Home > Miscellaneous > Kirkland shoot-out aftermath proves medical marijuana dilemma requires legislative fix

Kirkland shoot-out aftermath proves medical marijuana dilemma requires legislative fix

March 31, 2:37 PMSeattle Gun Rights ExaminerDave Workman


The case of Kirkland medical marijuana activist Steve Sarich suggests that there may be something fundamentally wrong with federal firearm statutes that penalize people who have not been found guilty of a crime or adjudicated to be mentally incompetent.

Instead, they are simply “disqualified” from possessing firearms, as noted in the Seattle Post-Intelligencer’s on-line edition, even if it might mean – as it could in Sarich’s case – that they are rendered unable to defend themselves from home invasion robbers who might kill them.

This much has already been established in the Sarich case, because he traded shots with one of four thugs who broken into his home March 15. Sarich critically wounded one of the perpetrators, and another of the group slightly wounded him with a round from the stolen shotgun he was carrying.


Categories: Miscellaneous
  1. April 5, 2010 at 05:56

    Thanks for posting on this.

    The Seattle case is very controversial, because the guy was involved in some kind of grow operation which may have been illegal- still the sheriff’s dept. stated that anyone who is a legal medical marijuana user could not purchase a firearm due to federal restrictions.

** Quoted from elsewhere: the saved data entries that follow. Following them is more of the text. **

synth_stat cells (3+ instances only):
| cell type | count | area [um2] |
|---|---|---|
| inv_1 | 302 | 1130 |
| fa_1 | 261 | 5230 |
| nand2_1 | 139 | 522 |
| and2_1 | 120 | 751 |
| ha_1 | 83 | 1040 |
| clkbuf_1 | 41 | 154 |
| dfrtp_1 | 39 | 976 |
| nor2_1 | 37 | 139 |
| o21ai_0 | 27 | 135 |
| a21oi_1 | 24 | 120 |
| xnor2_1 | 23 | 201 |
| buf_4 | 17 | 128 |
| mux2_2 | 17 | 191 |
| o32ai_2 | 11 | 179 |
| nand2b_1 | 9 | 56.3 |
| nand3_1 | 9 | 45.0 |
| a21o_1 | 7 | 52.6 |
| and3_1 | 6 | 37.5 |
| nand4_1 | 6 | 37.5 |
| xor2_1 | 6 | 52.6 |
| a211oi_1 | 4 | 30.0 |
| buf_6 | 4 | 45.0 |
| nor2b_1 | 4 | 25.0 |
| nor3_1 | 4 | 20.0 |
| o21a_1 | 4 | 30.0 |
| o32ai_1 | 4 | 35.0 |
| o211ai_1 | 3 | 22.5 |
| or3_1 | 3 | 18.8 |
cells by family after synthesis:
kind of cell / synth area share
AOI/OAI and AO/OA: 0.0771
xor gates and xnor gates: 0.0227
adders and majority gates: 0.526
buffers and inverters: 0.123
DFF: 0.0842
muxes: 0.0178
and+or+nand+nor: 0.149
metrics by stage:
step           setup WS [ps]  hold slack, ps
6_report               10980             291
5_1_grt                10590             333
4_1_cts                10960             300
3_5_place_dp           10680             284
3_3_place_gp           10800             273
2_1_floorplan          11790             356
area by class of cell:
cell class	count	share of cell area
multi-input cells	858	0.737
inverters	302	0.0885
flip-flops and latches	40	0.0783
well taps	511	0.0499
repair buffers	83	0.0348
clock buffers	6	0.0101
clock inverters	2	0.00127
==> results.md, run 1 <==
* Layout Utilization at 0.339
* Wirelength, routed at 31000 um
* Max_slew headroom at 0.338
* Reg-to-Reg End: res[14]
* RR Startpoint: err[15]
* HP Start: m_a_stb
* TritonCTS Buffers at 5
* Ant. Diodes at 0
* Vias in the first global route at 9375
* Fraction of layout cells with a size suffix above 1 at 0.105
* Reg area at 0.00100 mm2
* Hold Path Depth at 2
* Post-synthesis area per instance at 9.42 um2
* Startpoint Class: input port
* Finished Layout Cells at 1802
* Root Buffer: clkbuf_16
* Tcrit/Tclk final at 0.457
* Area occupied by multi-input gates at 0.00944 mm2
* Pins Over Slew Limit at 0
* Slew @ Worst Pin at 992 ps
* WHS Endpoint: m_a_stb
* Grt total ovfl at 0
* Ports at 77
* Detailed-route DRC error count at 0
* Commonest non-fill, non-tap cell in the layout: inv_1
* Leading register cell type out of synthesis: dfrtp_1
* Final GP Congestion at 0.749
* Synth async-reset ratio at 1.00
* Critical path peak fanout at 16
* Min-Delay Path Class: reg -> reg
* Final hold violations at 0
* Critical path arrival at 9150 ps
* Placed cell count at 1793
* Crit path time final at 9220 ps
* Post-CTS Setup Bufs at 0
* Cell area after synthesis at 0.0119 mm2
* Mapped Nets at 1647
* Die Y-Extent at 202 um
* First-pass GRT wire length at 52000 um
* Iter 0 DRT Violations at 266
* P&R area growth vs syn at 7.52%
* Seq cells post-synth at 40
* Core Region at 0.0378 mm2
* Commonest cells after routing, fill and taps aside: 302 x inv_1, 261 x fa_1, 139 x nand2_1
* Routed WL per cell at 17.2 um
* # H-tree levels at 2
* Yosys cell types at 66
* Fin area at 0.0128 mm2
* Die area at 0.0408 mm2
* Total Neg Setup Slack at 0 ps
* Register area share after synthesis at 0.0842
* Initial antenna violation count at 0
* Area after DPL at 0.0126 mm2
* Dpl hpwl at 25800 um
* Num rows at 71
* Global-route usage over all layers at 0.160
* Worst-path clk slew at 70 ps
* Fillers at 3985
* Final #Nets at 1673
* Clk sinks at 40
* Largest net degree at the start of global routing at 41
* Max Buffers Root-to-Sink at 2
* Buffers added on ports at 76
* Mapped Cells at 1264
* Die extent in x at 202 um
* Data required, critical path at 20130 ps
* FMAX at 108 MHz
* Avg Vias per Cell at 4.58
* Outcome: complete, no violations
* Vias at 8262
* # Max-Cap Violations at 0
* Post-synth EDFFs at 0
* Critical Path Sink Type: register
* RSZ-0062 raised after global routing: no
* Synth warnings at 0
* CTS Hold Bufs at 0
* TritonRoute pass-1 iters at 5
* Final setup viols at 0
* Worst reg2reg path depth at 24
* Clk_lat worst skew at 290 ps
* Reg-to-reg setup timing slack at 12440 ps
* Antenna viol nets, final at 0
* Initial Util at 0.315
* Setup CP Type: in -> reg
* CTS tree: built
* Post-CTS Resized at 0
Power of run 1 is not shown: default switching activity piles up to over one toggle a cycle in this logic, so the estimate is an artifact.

    There is another case in California where a veteran who is a medical marijuana user has been banned from purchasing forearms: http://tinyurl.com/ybc567d

    For the purpose of purchasing firearms- the federal government is saying that a legal medical marijuana user- at the state level- is the same as a convicted felon.

    Why would the medical use of marijuana result in a federal gun ban any more than the use of prescription vicodin, percocet, a glass of wine, pitcher of beer or bottle of tequila?

    California and Washington are attempting to legalize the recreational use of Marijuana in Nov- so this issue is not going to go away.

    If we went with the constitution- we could all grow a marijuana plant in the back yard.